We live our life the way we want to- or how we have to. I guess we all live and do the things we have to do but i do know our bodies and our life is made for something and we all do things naturally because our bodies are made that way and we grow up to just do these things- same thing with feelings. It comes naturally for us to like people, to like some things we do and things like that. What i'm trying to talk about has nothing to do with this, i'm just trying to put it in the right way,
If you've been doing something for some time- are you doing this thing because you like it or because you've done it and now you just think you like how things are because you've been doing this for some time? Or will it just stop one day? Will you one day just say no i don't want to do this, no i don't like this? If so- how will you react? will you get hurt or will you hurt someone? of if we take it the other way around, what if you do something with someone or whatever and you get bored after a while, you want more. What will happen? what will you do? The feeling of wanting more is not a feeling i like, if you have something that work greats and it's fine, why ruin it? To be honest i don't think about this until it hits me right across the face. If you do something and you like it this thing, this feeling, is new.That's a feeling i like. Then you go back to the same old same old and you now see how you want more than just that one thing, what will you do about it? This goes for everyone and almost everything- if you've had a taste of something more and "better" then you'll have a hard time going back. I think my friends will know exact what i'm talking about here so i just want to say that its not about that thing itself, this is bigger than what is going on, i'm not hurt, nobody is hurt here. I just saw something about what i can have and what i have, how i want it to be and how it is. I want to talk to someone about it but i'm not too sure people want to listen because we all live our life the way we want to and we do the things we want to and we think the way we want to. okaay that sounds wrong, i know my friends would listen but i really want them to understand that way i mean it and the way i see it. Do i regret doing the thing that made me see how it can be? a little, but i loved that feeling, i loved being in that moment and i want more of it, i want a lot more of it. I regret thinking the way i did today, in a way.

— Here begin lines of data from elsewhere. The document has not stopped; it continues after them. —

### src/rtl/spi_uart_pkg.sv
package spi_uart_pkg;

   localparam logic [1:0] OP_RD_DATA = 2'b00;
   localparam logic [1:0] OP_RD_CFG  = 2'b01;
   localparam logic [1:0] OP_WR_DATA = 2'b10;
   localparam logic [1:0] OP_WR_CFG  = 2'b11;

   localparam int RX_FLAG_BIT = 15;
   localparam int TX_FLAG_BIT = 14;

   typedef enum logic [2:0] {
      S_INIT_WR,
      S_INIT_RD,
      S_INIT_GAP,
      S_IDLE,
      S_TX_POLL,
      S_TX_WRITE,
      S_DRAIN
   } ctl_state_e;

   function automatic logic [3:0] rate_to_code(input logic [17:0] rate);
      case (rate)
         18'd230400: return 4'd0;
         18'd115200: return 4'd1;
         18'd57600:  return 4'd2;
         18'd38400:  return 4'd9;
         18'd19200:  return 4'd10;
         18'd9600:   return 4'd11;
         18'd4800:   return 4'd12;
         18'd2400:   return 4'd13;
         18'd1200:   return 4'd14;
         18'd600:    return 4'd15;
         default:    return 4'd1;
      endcase
   endfunction

endpackage

### src/rtl/spi_frame_engine.sv
module spi_frame_engine #(
   parameter int FRAME_W  = 16,
   parameter int HALF_CYC = 4
) (
   input  logic               clk,
   input  logic               rst_n,
   input  logic               start,
   input  logic [FRAME_W-1:0] tx_word,
   output logic               busy,
   output logic               done,
   output logic [FRAME_W-1:0] rx_word,
   output logic               sclk,
   output logic               cs_n,
   output logic               mosi,
   input  logic               miso
);
   localparam int CW = $clog2(HALF_CYC + 1);
   localparam int BW = $clog2(FRAME_W + 1);

   if (HALF_CYC < 1) begin : g_bad_half
      $error("spi_frame_engine: HALF_CYC must be at least 1");
   end
   if (FRAME_W < 2) begin : g_bad_width
      $error("spi_frame_engine: FRAME_W must be at least 2");
   end

   logic               active;
   logic [CW-1:0]      tmr;
   logic [BW-1:0]      bitcnt;
   logic [FRAME_W-1:0] sh_out;
   logic [FRAME_W-1:0] sh_in;

   always_ff @(posedge clk or negedge rst_n) begin
      if (!rst_n) begin
         active <= 1'b0;
         sclk   <= 1'b1;
         cs_n   <= 1'b1;
         done   <= 1'b0;
         tmr    <= '0;
         bitcnt <= '0;
         sh_out <= '0;
         sh_in  <= '0;
      end else begin
         done <= 1'b0;
         if (!active) begin
            if (start) begin
               active <= 1'b1;
               sclk   <= 1'b0;
               cs_n   <= 1'b0;
               sh_out <= tx_word;
               tmr    <= CW'(HALF_CYC - 1);
               bitcnt <= '0;
            end
         end else if (tmr != '0) begin
            tmr <= tmr - 1'b1;
         end else if (!sclk) begin
            sclk <= 1'b1;
            tmr  <= CW'(HALF_CYC - 1);
         end else begin
            sh_in <= {sh_in[FRAME_W-2:0], miso};
            if (bitcnt == BW'(FRAME_W - 1)) begin
               active <= 1'b0;
               cs_n   <= 1'b1;
               done   <= 1'b1;
            end else begin
               sclk   <= 1'b0;
               sh_out <= {sh_out[FRAME_W-2:0], 1'b0};
               bitcnt <= bitcnt + 1'b1;
               tmr    <= CW'(HALF_CYC - 1);
            end
         end
      end
   end

   assign busy    = active;
   assign mosi    = sh_out[FRAME_W-1];
   assign rx_word = sh_in;

endmodule

### src/rtl/rx_ring.sv
module rx_ring #(
   parameter int DEPTH = 16,
   parameter int W     = 8
) (
   input  logic                       clk,
   input  logic                       rst_n,
   input  logic                       push,
   input  logic [W-1:0]               push_data,
   input  logic                       pop,
   output logic [W-1:0]               head,
   output logic [$clog2(DEPTH+1)-1:0] count,
   output logic                       full,
   output logic                       empty
);
   localparam int AW = (DEPTH > 1) ? $clog2(DEPTH) : 1;
   localparam int CNT_W = $clog2(DEPTH + 1);

   if (DEPTH < 2 || (DEPTH & (DEPTH - 1)) != 0) begin : g_bad_depth
      $error("rx_ring: DEPTH must be a power of two, at least 2");
   end

   logic [W-1:0]  mem [DEPTH];
   logic [AW-1:0] wr_idx, rd_idx;
   logic          do_push, do_pop;

   assign empty   = (count == '0);
   assign full    = (count == CNT_W'(DEPTH));
   assign do_pop  = pop && !empty;
   assign do_push = push && !full;
   assign head    = mem[rd_idx];

   always_ff @(posedge clk or negedge rst_n) begin
      if (!rst_n) begin
         wr_idx <= '0;
         rd_idx <= '0;
         count  <= '0;
         for (int i = 0; i < DEPTH; i++) mem[i] <= '0;
      end else begin
         if (do_push) begin
            mem[wr_idx] <= push_data;
            wr_idx      <= wr_idx + 1'b1;
         end
         if (do_pop) rd_idx <= rd_idx + 1'b1;
         case ({do_push, do_pop})
            2'b10:   count <= count + 1'b1;
            2'b01:   count <= count - 1'b1;
            default: count <= count;
         endcase
      end
   end

endmodule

I right now kind of get the things i want from the two different things,i'm not super happy about it because i now know what "more" feels like but i'll work with it, do my best. The thing i think scared today is that it got to me that in the matter of time- i'm going to have nothing of this, and i don't want that at all- i'm scared. I am going to feel hurt and i'm going to feel alone. I think that i'm scared because this is just one more thing when people leave you, and i don't like it. I'm going to try to talk to my friends about it so i can fix my thinking, until then i'll do my best with what i got.
i just need to add that i'm still in a good mood, i had a downer last time i wrote but i'm on top of the world guys!